Collected data:
-*-

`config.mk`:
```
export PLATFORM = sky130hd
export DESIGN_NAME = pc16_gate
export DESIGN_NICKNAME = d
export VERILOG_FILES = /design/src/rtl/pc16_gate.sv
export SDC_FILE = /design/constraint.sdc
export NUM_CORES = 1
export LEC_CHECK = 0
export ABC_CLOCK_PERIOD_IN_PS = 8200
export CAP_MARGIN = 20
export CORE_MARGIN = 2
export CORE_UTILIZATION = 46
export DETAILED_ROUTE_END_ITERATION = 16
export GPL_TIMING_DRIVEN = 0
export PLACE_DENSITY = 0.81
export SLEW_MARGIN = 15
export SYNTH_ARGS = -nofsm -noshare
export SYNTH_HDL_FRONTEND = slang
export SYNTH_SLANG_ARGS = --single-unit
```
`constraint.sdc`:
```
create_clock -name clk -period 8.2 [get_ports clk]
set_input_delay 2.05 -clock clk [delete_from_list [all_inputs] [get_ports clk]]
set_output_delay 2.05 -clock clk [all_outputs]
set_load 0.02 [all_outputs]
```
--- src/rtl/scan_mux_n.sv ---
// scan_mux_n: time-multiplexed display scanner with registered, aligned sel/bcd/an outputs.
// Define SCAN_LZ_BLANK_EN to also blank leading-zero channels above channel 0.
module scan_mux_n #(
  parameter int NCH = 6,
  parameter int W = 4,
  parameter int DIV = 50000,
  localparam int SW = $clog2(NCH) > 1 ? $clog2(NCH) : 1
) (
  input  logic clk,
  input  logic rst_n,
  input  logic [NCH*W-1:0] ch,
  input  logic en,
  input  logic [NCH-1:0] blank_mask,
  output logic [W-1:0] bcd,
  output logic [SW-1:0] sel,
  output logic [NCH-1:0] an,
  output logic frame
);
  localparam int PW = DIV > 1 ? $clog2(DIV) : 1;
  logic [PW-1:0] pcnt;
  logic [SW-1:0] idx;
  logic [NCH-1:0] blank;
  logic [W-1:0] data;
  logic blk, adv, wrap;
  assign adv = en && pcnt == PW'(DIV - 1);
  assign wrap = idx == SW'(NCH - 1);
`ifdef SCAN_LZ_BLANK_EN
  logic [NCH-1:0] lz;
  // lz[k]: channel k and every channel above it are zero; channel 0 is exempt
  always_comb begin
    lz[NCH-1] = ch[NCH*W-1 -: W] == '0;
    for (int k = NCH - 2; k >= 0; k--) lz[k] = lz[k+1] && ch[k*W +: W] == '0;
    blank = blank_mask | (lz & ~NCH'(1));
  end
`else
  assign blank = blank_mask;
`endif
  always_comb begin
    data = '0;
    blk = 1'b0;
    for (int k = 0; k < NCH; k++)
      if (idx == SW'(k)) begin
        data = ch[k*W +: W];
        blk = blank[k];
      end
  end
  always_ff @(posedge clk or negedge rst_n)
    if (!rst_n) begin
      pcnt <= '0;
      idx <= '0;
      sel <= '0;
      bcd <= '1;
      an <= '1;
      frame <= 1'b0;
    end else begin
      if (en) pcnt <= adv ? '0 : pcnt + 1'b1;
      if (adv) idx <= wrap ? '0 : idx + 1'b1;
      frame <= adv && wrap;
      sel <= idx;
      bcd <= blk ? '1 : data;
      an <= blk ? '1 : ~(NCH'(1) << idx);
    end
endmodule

-*-

Task details →
Copy every line of the data that carries the word "pcnt".

Finished task →
  logic [PW-1:0] pcnt;
  assign adv = en && pcnt == PW'(DIV - 1);
      pcnt <= '0;
      if (en) pcnt <= adv ? '0 : pcnt + 1'b1;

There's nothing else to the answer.